(Task) The lines wanted are those in the data below that include "posedge".

Stored items from a collection
☆ ☆ ☆ ☆
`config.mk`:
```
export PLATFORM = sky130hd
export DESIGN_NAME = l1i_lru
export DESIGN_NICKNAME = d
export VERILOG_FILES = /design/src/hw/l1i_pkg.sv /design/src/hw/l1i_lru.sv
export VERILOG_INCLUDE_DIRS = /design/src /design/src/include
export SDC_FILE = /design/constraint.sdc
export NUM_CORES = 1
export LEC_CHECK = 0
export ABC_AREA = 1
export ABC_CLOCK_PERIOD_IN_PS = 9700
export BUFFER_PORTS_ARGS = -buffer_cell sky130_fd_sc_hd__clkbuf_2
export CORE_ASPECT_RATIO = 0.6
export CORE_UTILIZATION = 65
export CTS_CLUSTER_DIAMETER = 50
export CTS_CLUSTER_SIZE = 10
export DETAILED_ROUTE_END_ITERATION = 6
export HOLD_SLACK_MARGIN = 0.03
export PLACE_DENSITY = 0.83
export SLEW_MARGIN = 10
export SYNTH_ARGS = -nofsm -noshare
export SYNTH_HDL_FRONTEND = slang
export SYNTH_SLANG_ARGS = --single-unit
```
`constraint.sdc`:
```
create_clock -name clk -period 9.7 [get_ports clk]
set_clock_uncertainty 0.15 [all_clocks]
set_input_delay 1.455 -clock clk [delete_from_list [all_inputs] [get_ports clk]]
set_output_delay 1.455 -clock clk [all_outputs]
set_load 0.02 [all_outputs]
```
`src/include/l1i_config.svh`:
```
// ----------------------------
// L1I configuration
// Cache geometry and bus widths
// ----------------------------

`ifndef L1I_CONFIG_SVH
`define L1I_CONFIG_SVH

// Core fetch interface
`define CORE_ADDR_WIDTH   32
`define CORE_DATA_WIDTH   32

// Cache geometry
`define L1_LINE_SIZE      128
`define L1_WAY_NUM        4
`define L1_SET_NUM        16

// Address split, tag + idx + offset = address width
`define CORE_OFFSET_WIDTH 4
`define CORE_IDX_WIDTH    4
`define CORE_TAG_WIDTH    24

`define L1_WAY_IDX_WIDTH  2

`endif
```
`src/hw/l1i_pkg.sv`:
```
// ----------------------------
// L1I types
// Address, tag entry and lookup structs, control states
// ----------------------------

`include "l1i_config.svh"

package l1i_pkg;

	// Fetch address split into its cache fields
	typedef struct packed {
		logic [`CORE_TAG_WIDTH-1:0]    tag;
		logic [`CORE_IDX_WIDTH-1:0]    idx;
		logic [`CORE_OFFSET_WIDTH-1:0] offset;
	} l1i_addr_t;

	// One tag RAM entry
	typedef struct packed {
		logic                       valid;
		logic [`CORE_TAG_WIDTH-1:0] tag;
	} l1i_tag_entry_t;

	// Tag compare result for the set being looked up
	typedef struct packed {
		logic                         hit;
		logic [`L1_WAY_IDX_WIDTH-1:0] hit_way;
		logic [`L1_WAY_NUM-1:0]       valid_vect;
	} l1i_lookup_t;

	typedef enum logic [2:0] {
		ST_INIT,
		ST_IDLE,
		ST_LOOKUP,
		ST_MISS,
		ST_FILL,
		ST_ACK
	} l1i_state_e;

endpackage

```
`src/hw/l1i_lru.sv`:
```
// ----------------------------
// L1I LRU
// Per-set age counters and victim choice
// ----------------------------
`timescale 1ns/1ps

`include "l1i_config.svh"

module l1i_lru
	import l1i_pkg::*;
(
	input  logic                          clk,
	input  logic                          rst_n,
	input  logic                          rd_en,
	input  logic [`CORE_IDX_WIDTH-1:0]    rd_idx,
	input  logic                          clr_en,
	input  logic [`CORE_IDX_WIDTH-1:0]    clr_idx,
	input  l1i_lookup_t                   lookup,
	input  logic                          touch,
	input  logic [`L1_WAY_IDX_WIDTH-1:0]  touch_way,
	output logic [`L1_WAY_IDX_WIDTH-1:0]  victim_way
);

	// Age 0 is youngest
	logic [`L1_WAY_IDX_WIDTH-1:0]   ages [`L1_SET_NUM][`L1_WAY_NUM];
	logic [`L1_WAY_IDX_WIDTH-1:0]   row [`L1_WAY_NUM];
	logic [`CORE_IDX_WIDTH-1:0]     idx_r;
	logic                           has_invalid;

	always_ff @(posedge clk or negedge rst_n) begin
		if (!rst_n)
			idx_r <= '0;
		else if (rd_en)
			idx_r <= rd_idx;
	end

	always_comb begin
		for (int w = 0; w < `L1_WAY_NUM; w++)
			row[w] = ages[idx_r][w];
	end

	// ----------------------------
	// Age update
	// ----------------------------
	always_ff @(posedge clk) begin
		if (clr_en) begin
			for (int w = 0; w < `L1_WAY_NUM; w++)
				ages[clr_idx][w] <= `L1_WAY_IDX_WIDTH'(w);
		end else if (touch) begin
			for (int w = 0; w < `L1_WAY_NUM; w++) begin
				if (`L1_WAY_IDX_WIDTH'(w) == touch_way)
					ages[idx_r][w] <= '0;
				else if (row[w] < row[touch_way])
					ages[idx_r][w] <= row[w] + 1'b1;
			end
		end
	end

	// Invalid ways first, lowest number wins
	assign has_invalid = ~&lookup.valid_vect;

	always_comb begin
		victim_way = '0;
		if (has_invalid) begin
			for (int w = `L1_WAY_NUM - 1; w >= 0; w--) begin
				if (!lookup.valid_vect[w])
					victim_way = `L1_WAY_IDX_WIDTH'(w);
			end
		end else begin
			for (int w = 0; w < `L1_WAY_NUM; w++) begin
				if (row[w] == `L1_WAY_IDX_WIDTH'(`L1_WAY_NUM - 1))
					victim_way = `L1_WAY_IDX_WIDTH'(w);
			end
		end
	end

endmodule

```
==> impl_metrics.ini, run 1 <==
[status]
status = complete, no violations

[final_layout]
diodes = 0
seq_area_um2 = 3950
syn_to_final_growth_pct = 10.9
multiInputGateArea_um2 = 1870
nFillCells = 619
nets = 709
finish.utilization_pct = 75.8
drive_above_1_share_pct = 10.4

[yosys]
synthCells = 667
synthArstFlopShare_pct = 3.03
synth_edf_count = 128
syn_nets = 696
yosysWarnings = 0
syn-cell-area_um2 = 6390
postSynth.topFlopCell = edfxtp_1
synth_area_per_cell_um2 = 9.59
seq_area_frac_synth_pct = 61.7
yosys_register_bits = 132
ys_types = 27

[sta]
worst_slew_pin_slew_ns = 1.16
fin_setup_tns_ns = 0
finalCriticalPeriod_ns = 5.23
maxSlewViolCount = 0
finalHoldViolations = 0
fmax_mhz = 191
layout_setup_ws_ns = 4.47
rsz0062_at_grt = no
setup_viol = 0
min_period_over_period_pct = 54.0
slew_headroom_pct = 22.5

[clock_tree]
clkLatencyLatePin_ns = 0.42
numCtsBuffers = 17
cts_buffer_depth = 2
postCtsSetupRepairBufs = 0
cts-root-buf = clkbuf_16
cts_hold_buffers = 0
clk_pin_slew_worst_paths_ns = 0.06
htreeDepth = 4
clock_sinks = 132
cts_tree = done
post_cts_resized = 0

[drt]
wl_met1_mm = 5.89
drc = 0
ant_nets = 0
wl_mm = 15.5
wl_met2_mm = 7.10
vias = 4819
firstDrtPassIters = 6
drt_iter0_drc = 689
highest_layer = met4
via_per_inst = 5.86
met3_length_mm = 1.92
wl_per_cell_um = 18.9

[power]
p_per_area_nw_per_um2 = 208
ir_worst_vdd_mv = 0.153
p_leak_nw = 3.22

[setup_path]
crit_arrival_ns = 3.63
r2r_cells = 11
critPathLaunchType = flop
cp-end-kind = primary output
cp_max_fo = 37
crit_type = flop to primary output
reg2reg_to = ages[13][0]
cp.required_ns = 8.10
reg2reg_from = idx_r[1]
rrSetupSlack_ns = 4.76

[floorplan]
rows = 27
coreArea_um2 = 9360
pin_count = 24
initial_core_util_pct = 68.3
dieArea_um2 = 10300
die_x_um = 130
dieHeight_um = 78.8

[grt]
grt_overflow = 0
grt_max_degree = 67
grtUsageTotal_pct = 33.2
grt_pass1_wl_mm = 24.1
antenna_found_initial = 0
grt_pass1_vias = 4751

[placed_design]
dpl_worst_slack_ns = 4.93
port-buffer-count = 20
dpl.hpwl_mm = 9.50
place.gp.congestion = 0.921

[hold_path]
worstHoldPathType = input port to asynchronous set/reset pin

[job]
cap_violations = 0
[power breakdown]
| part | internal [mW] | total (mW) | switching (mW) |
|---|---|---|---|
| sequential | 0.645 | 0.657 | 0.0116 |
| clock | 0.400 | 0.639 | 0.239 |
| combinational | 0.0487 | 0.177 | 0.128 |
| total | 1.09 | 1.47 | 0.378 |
☆ ☆ ☆ ☆
(Result of the task)
	always_ff @(posedge clk or negedge rst_n) begin
	always_ff @(posedge clk) begin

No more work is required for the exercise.